◆ Work required ◆
Once you find the line containing "Sequential (W) |" in the data below, copy it and each following line exactly, up to and including the line containing "## final cells by class", and nothing else.
Dataset extract Start Marker
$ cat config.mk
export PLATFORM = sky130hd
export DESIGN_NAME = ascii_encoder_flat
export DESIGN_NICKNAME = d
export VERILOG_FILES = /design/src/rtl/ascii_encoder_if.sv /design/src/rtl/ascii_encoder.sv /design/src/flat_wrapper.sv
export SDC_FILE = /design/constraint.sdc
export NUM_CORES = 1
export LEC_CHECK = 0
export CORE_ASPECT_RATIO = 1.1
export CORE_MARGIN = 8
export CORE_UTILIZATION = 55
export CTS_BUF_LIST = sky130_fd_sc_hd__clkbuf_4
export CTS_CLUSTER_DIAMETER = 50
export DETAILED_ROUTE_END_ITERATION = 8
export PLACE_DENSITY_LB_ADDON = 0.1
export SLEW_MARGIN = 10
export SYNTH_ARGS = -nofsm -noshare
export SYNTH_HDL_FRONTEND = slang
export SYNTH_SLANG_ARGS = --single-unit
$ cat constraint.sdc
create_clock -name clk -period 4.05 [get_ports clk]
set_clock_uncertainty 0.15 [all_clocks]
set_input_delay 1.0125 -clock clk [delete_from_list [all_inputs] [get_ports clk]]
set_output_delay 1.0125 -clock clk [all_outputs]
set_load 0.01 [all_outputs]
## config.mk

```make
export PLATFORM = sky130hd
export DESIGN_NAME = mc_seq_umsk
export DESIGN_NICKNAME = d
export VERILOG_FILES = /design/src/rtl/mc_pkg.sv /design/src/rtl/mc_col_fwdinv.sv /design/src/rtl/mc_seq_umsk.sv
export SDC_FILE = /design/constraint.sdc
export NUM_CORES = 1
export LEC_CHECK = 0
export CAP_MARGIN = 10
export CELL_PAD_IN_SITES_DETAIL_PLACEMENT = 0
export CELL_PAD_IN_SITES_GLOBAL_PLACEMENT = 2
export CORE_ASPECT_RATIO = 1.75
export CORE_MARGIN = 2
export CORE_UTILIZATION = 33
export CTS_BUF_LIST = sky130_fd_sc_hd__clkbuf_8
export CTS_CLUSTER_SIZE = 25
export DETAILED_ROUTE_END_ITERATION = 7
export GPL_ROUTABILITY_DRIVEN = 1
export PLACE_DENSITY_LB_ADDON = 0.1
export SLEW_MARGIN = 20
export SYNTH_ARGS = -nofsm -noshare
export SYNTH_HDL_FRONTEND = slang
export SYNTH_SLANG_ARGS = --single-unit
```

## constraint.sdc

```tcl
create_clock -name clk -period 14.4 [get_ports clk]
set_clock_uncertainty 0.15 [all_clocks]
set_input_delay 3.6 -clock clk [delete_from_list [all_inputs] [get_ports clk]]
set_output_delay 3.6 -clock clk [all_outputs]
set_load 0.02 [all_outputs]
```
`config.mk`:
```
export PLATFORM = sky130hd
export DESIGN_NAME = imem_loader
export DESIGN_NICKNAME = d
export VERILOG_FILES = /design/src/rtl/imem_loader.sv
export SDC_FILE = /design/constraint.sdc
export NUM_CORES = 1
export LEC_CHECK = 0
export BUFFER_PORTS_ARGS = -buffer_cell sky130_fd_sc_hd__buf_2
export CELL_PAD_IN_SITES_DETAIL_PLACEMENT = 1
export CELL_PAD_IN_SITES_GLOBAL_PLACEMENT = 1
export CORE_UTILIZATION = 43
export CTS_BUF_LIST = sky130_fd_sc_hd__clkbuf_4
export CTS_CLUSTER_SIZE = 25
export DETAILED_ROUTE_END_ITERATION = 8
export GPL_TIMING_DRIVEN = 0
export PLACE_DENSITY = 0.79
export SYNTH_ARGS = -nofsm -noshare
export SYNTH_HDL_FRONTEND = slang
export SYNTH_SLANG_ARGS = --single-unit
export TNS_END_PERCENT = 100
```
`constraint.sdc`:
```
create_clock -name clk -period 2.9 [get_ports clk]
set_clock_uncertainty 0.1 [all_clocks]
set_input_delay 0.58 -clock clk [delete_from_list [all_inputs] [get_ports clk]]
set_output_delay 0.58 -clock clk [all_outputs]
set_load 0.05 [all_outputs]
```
Dataset extract End Marker
Dataset extract Start Marker
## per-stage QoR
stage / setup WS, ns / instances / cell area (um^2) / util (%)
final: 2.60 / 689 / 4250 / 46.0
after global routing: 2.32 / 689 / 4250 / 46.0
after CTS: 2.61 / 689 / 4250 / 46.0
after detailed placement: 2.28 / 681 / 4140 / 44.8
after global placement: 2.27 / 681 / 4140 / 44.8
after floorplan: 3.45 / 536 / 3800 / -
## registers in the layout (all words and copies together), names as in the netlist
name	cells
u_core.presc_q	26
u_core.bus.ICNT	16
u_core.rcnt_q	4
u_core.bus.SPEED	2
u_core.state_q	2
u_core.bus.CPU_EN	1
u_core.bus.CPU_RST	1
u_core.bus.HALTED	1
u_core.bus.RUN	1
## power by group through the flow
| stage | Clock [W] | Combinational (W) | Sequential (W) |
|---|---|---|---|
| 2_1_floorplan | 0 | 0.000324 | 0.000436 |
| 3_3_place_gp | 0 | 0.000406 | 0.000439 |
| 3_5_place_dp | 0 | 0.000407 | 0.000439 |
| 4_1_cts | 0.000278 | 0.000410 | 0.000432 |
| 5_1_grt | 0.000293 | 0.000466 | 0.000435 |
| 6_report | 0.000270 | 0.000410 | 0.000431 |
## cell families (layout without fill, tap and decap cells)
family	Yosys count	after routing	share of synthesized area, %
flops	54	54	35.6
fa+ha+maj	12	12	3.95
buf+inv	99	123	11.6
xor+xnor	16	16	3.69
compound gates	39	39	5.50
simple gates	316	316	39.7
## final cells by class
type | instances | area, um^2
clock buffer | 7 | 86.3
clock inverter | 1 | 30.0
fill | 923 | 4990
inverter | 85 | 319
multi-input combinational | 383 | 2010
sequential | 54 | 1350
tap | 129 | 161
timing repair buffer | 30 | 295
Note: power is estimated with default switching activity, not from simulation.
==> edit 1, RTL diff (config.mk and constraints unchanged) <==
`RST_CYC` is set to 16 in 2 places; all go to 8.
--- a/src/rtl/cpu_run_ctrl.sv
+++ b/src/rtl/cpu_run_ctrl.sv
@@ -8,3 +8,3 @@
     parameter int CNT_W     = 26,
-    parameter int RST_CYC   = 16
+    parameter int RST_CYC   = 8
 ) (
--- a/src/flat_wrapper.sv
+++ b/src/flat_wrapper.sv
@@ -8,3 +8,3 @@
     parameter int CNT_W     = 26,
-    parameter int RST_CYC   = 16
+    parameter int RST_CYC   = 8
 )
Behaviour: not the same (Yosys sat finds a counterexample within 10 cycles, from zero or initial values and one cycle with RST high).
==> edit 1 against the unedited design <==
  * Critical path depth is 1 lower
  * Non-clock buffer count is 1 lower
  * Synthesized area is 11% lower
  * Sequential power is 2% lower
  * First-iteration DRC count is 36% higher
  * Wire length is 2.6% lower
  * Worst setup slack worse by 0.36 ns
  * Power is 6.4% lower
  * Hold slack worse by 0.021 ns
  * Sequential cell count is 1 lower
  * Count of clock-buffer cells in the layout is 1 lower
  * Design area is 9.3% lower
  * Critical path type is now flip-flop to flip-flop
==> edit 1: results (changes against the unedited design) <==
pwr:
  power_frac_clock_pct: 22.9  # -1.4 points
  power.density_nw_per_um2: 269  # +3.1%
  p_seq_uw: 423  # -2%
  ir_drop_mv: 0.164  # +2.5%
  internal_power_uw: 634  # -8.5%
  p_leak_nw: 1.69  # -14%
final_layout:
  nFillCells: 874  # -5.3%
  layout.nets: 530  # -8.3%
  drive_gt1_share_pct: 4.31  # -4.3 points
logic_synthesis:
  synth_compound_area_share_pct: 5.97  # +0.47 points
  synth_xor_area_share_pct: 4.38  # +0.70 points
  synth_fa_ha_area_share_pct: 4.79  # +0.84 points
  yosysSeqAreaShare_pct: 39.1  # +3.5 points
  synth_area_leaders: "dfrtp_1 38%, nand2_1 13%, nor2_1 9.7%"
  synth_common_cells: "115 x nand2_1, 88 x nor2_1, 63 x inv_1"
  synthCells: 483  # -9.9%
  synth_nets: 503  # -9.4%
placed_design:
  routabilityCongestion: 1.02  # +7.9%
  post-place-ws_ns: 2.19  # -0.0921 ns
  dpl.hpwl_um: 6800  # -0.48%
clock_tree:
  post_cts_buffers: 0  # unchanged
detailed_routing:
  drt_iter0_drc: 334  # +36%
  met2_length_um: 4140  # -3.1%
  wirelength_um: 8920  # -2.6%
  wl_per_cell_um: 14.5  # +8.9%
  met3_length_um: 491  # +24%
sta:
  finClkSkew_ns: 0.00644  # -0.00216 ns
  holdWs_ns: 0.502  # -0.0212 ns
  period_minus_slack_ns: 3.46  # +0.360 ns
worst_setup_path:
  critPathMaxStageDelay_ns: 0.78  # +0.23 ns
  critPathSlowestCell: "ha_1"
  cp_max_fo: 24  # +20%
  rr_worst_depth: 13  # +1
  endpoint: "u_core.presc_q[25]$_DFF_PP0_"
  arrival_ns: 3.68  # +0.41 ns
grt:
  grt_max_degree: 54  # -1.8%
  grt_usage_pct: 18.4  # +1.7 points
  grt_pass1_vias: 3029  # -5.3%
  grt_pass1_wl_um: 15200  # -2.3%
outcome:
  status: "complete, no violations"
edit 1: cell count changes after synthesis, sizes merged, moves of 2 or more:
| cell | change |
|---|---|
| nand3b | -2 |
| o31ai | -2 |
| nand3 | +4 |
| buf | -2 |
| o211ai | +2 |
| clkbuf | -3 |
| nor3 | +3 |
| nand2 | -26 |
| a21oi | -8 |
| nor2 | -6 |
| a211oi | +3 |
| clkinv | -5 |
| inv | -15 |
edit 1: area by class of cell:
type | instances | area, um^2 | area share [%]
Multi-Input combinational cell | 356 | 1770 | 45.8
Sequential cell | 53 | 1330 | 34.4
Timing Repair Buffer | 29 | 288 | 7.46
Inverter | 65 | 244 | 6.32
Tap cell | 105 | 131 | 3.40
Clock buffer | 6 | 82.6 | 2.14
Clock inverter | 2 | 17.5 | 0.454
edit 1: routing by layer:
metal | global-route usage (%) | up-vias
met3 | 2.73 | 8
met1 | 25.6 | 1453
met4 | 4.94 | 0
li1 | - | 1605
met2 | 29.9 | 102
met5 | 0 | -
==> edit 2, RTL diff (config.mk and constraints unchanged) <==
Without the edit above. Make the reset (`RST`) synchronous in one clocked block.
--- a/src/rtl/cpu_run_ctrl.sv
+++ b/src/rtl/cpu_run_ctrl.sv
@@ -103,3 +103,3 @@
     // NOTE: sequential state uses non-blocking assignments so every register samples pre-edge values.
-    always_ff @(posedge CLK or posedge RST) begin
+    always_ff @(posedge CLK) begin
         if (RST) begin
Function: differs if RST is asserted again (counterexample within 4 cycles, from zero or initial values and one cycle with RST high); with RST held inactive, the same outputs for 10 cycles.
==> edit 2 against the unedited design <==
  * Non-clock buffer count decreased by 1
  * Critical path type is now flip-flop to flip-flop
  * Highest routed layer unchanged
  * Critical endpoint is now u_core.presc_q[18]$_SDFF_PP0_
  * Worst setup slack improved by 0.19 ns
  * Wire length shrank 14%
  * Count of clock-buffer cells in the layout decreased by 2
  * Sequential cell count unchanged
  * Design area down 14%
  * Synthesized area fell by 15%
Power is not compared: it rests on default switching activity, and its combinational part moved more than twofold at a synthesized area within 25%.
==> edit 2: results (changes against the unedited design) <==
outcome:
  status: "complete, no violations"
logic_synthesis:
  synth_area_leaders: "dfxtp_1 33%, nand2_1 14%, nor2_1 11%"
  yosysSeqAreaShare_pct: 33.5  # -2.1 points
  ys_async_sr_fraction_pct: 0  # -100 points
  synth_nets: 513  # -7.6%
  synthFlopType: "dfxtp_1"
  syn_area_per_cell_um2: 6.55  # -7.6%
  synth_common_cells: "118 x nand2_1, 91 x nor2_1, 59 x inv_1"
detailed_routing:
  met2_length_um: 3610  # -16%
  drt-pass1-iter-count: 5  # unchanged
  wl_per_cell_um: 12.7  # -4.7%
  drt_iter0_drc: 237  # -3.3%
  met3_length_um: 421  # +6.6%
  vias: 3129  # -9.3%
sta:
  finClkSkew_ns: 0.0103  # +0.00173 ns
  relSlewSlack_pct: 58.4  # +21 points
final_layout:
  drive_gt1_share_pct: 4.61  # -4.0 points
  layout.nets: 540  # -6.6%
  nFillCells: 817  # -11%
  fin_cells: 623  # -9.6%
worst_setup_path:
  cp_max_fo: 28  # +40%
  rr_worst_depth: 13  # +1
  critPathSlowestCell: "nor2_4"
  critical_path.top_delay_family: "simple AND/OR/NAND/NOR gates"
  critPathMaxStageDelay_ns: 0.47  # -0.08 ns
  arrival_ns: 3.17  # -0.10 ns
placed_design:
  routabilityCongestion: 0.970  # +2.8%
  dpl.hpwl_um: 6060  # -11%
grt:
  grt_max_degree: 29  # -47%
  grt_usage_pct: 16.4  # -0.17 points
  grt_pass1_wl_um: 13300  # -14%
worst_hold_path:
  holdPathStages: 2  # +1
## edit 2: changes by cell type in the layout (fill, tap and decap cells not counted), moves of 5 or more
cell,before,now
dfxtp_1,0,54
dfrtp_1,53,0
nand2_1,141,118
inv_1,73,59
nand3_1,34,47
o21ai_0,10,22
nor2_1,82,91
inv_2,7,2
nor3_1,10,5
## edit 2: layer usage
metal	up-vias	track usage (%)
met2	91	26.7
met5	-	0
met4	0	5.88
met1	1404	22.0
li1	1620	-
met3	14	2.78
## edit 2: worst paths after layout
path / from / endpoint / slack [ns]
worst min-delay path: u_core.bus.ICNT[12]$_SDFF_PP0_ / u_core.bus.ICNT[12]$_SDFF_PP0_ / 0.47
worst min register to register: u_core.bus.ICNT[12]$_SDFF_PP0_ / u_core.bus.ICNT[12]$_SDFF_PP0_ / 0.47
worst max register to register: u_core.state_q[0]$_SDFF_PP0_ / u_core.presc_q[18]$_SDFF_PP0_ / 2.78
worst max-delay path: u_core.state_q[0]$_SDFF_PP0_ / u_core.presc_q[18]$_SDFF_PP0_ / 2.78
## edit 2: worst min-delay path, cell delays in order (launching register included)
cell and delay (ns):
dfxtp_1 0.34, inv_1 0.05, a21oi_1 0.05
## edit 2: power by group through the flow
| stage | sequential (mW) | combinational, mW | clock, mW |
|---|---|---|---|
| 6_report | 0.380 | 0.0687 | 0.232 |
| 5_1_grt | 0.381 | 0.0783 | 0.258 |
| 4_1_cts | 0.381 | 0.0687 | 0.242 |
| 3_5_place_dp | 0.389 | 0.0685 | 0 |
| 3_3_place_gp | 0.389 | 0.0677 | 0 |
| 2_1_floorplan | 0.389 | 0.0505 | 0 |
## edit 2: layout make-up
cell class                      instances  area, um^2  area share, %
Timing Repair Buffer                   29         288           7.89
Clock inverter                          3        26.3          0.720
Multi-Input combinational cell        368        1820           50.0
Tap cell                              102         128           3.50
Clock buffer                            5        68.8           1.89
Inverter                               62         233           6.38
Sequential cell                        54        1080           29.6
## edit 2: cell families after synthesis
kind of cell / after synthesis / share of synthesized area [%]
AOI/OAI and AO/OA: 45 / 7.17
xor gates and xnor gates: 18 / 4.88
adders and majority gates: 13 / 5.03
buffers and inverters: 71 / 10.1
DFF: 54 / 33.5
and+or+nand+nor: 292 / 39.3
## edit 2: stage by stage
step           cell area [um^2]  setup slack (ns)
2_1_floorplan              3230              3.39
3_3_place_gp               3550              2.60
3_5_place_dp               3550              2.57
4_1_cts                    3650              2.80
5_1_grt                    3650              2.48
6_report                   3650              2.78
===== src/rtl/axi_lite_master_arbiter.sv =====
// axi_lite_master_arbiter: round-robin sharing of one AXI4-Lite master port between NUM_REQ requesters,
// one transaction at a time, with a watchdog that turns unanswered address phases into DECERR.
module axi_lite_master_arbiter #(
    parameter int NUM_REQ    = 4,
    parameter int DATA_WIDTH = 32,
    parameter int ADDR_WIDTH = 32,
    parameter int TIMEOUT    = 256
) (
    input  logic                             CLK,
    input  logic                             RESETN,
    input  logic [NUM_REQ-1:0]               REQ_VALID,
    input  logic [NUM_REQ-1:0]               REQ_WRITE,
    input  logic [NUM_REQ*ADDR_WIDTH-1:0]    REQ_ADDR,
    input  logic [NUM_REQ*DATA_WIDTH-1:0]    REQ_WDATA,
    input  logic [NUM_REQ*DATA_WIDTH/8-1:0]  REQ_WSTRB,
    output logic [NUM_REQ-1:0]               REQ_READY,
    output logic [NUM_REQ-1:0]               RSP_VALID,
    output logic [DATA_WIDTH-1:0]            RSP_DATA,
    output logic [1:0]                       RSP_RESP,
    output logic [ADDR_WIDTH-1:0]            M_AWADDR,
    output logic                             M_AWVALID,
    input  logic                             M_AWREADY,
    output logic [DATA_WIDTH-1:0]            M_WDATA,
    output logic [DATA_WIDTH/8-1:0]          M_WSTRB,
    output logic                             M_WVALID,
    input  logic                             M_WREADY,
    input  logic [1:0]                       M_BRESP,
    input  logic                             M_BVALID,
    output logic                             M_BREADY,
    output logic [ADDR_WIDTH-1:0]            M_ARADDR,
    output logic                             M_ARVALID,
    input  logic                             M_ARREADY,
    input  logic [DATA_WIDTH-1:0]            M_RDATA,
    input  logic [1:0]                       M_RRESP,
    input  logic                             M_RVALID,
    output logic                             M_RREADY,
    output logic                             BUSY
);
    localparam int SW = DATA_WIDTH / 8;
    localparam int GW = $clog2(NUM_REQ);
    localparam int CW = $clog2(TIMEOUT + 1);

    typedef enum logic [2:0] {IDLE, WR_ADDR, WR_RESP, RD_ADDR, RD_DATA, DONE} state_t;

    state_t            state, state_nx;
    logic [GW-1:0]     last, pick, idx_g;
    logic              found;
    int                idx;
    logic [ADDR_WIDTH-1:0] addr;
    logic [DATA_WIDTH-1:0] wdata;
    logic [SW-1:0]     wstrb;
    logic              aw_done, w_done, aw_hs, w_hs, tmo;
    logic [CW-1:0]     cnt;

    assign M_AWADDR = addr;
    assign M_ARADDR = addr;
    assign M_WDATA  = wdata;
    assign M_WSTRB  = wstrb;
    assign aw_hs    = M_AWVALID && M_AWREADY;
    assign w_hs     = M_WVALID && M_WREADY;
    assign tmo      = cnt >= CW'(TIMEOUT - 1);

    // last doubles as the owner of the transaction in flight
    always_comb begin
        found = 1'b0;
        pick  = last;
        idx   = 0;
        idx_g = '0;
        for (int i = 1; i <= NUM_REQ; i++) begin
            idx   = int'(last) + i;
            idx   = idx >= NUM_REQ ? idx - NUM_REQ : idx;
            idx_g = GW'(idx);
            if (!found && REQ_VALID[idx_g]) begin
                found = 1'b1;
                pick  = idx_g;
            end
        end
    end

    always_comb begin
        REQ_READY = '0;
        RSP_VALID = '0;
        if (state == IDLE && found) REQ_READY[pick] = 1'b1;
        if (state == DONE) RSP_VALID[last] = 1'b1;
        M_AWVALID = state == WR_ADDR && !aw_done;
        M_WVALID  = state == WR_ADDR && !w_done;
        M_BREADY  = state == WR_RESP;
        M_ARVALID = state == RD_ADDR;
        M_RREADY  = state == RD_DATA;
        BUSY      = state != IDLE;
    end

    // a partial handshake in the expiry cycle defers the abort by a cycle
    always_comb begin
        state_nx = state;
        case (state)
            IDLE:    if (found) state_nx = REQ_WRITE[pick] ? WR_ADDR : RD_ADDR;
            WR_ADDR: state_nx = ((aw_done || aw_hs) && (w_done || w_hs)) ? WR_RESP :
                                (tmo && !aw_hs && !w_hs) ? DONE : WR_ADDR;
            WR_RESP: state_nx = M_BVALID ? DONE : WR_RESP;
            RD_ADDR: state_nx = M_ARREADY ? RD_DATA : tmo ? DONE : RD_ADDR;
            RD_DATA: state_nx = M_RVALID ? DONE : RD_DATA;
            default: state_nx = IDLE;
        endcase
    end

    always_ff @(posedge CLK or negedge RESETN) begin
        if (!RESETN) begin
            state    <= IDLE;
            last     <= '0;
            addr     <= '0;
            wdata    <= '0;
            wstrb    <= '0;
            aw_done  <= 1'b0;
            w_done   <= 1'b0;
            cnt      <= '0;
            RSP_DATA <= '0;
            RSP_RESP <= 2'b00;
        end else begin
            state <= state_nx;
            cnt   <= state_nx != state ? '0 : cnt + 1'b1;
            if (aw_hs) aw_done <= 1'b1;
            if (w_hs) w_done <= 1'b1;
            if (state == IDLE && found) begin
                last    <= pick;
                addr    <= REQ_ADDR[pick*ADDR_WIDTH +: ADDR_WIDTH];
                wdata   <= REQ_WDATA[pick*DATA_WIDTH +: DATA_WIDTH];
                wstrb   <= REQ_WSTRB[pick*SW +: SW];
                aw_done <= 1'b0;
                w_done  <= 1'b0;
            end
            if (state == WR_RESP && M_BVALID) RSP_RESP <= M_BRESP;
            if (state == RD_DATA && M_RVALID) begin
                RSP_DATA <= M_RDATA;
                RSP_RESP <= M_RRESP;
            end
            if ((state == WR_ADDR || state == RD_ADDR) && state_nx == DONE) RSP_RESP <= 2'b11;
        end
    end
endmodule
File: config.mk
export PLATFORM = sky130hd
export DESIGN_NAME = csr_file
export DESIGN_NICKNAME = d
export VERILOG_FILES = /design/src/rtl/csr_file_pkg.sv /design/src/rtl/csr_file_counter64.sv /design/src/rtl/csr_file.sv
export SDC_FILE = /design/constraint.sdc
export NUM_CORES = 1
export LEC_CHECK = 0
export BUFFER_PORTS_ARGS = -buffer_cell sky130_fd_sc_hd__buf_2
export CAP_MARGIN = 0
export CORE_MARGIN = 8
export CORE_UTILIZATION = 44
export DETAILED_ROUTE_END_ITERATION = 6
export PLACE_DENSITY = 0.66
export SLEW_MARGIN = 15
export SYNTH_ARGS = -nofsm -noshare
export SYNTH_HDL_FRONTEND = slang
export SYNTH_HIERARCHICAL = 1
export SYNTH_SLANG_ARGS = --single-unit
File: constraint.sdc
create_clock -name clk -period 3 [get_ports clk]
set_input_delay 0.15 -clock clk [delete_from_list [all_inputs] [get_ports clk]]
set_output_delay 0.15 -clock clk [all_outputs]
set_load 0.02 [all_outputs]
Dataset extract End Marker
◆ Solution to this problem ◆
| stage | Clock [W] | Combinational (W) | Sequential (W) |
|---|---|---|---|
| 2_1_floorplan | 0 | 0.000324 | 0.000436 |
| 3_3_place_gp | 0 | 0.000406 | 0.000439 |
| 3_5_place_dp | 0 | 0.000407 | 0.000439 |
| 4_1_cts | 0.000278 | 0.000410 | 0.000432 |
| 5_1_grt | 0.000293 | 0.000466 | 0.000435 |
| 6_report | 0.000270 | 0.000410 | 0.000431 |
## cell families (layout without fill, tap and decap cells)
family	Yosys count	after routing	share of synthesized area, %
flops	54	54	35.6
fa+ha+maj	12	12	3.95
buf+inv	99	123	11.6
xor+xnor	16	16	3.69
compound gates	39	39	5.50
simple gates	316	316	39.7
## final cells by class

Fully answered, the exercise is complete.